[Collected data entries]
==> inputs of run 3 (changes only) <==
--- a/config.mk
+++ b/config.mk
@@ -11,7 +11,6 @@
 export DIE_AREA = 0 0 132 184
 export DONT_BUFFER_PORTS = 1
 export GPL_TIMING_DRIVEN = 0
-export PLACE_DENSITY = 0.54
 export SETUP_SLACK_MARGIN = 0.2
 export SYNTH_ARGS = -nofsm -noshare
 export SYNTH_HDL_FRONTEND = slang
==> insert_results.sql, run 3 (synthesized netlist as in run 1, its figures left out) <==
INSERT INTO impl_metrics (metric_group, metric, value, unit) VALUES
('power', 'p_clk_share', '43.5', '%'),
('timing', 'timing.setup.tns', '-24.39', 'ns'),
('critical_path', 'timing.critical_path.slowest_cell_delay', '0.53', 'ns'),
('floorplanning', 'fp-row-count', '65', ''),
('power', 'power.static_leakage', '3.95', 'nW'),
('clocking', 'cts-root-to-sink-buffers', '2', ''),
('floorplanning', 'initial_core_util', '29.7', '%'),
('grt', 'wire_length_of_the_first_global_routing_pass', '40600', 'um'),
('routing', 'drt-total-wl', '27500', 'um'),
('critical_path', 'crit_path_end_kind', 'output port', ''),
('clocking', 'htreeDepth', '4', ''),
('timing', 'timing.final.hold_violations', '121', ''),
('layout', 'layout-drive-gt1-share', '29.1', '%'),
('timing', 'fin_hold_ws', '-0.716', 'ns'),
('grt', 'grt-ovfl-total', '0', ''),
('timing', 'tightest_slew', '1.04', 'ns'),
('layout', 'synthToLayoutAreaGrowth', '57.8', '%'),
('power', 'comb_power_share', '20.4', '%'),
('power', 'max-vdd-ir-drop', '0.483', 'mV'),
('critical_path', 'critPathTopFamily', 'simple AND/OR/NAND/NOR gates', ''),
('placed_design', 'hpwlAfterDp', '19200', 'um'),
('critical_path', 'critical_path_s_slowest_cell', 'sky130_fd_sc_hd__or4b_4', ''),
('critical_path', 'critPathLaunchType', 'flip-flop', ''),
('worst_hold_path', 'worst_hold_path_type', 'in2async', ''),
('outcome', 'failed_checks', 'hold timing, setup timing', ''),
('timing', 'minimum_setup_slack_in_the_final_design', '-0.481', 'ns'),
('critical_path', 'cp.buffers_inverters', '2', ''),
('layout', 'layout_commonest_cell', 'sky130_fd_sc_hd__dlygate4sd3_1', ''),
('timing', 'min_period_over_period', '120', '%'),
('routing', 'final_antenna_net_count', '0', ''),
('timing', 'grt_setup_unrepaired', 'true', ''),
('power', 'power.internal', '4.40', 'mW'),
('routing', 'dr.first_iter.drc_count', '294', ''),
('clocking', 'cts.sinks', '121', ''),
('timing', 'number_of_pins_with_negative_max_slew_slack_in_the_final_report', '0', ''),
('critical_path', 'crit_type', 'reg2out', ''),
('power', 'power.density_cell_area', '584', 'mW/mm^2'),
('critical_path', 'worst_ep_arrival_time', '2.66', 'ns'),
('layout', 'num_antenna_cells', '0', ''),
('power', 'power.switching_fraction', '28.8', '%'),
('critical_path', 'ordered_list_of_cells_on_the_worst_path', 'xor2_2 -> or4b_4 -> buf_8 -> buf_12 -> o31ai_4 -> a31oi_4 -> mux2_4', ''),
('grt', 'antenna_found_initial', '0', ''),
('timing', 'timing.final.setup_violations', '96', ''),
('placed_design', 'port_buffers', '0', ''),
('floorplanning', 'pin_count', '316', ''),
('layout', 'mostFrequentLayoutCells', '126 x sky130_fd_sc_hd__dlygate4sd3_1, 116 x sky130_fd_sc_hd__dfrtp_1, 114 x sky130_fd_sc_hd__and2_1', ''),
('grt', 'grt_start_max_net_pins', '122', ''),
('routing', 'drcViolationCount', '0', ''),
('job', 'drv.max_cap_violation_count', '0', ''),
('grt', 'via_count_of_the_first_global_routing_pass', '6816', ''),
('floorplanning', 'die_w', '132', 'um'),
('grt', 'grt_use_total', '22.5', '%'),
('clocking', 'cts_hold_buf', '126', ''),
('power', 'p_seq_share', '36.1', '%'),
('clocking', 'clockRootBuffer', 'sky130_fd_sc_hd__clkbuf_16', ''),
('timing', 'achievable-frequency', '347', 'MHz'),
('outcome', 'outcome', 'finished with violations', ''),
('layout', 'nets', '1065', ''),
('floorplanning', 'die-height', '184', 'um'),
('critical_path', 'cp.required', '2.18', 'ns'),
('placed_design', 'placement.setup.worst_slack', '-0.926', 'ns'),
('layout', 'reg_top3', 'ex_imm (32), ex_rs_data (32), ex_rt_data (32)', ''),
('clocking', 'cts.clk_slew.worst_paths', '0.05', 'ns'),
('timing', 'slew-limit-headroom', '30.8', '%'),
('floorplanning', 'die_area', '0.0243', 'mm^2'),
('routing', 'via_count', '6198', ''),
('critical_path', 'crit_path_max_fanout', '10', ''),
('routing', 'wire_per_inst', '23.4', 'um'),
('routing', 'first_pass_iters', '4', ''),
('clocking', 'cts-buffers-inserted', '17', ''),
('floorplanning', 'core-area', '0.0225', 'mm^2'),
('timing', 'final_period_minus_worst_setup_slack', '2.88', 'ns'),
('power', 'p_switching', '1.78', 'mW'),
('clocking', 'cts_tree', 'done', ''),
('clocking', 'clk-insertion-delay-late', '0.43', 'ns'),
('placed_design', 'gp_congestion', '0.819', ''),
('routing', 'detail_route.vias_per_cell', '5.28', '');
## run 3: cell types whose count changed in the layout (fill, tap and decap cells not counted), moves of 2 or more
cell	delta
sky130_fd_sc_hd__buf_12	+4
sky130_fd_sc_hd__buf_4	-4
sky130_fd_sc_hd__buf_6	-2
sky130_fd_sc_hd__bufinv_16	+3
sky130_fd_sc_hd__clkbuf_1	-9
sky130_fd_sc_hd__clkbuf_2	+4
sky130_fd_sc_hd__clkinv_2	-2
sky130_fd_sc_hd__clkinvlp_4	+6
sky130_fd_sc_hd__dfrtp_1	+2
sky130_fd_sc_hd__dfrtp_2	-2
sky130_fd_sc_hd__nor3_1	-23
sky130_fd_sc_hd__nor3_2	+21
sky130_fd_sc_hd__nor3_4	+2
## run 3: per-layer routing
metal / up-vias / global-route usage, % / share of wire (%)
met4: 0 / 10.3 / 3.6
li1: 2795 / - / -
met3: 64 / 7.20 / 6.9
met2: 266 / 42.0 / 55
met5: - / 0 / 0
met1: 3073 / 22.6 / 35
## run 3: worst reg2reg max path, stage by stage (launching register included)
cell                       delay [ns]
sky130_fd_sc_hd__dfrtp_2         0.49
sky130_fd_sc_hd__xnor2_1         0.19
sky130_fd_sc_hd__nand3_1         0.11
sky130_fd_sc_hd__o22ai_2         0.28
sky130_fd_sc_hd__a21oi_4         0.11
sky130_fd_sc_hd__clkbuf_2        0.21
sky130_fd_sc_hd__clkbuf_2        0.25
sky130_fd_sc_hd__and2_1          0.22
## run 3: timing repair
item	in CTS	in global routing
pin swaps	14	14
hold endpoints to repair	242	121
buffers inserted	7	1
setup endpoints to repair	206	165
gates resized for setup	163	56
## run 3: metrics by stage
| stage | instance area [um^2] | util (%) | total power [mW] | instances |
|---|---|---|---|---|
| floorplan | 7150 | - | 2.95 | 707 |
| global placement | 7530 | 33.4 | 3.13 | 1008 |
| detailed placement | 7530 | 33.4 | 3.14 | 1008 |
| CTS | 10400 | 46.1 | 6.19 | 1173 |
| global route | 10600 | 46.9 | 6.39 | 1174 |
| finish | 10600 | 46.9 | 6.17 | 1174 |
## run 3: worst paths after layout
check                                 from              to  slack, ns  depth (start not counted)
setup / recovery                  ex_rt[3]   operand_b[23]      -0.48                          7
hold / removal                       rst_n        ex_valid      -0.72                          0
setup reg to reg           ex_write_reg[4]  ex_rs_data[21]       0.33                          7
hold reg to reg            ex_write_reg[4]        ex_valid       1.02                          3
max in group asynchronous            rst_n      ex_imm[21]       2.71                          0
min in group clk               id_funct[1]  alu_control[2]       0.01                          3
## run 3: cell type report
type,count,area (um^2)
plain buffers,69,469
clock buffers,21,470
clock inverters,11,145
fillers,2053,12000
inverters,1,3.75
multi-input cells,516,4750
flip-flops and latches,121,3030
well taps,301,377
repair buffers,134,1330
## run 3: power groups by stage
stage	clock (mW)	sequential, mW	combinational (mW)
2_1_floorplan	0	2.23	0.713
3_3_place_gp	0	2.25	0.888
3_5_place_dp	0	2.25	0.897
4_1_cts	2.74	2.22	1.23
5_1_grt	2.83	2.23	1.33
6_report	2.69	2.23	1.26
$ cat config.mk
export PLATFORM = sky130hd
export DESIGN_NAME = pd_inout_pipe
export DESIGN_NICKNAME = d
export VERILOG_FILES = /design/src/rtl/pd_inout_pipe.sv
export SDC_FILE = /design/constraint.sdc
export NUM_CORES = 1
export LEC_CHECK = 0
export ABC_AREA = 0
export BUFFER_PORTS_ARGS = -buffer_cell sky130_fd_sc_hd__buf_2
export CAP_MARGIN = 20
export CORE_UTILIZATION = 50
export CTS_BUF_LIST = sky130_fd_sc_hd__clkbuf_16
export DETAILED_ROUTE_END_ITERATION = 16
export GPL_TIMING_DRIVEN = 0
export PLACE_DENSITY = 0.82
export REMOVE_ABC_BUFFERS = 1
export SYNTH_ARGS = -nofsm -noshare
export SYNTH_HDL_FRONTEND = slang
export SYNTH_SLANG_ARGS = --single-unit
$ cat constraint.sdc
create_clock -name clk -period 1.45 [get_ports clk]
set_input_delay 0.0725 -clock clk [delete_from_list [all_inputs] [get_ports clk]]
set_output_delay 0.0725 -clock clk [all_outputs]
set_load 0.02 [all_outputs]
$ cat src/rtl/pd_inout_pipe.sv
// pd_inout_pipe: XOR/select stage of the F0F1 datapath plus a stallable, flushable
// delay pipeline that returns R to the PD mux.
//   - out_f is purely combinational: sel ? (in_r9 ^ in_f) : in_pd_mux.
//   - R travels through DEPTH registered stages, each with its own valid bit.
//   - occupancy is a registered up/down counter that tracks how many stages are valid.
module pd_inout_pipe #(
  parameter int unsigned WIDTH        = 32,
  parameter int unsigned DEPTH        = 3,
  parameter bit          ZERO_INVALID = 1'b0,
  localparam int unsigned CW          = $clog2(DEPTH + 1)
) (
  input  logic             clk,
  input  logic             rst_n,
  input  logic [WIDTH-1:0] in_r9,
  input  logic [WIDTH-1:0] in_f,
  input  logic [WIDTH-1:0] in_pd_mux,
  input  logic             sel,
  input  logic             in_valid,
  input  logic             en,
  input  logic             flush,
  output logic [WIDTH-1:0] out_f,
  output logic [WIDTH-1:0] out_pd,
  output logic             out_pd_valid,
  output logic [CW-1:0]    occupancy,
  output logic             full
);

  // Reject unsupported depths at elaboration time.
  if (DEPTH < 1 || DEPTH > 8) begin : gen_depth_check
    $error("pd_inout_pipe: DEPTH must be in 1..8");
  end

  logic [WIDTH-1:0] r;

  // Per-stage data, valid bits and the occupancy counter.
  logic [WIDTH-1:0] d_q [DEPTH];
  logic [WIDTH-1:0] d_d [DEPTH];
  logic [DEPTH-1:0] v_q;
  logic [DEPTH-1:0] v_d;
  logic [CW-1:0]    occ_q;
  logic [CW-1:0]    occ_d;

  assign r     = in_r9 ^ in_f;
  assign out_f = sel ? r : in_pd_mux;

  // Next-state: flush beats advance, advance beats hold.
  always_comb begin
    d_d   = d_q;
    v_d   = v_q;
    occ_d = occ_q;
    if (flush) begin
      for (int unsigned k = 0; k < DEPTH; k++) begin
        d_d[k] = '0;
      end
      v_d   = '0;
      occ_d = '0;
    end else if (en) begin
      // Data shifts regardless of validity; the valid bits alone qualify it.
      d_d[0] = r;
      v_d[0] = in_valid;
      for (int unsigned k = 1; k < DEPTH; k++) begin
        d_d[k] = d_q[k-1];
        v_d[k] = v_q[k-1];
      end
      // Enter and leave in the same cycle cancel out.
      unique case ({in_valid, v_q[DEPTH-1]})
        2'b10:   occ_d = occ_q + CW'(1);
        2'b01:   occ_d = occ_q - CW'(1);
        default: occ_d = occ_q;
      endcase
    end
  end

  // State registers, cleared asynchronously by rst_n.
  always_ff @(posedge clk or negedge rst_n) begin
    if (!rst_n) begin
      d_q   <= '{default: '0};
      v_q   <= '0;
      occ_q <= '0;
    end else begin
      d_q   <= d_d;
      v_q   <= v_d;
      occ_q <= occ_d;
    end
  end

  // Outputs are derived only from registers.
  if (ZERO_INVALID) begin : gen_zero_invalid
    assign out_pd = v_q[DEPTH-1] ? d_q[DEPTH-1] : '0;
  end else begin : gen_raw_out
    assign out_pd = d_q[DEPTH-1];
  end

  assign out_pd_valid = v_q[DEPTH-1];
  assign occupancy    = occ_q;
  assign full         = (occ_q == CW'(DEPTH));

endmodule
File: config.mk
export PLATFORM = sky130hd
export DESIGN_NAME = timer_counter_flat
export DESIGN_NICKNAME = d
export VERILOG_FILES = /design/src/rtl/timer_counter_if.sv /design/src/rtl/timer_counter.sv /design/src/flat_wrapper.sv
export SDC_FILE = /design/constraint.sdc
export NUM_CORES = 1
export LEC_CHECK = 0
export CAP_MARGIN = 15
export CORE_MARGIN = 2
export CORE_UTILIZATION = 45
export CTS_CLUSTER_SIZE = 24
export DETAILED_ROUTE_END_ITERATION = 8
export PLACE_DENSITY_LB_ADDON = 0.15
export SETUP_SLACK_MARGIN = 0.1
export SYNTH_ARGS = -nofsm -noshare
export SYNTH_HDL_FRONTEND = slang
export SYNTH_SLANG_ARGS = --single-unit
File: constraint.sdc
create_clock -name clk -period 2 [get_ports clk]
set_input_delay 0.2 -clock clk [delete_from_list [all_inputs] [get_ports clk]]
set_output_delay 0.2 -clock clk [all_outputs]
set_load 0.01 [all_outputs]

**Required action:**
Every line from the first entry to the line containing "insert_results.sql, run 3" should be transcribed exactly, and nothing beyond it.

**Written solution:**
==> inputs of run 3 (changes only) <==
--- a/config.mk
+++ b/config.mk
@@ -11,7 +11,6 @@
 export DIE_AREA = 0 0 132 184
 export DONT_BUFFER_PORTS = 1
 export GPL_TIMING_DRIVEN = 0
-export PLACE_DENSITY = 0.54
 export SETUP_SLACK_MARGIN = 0.2
 export SYNTH_ARGS = -nofsm -noshare
 export SYNTH_HDL_FRONTEND = slang
==> insert_results.sql, run 3 (synthesized netlist as in run 1, its figures left out) <==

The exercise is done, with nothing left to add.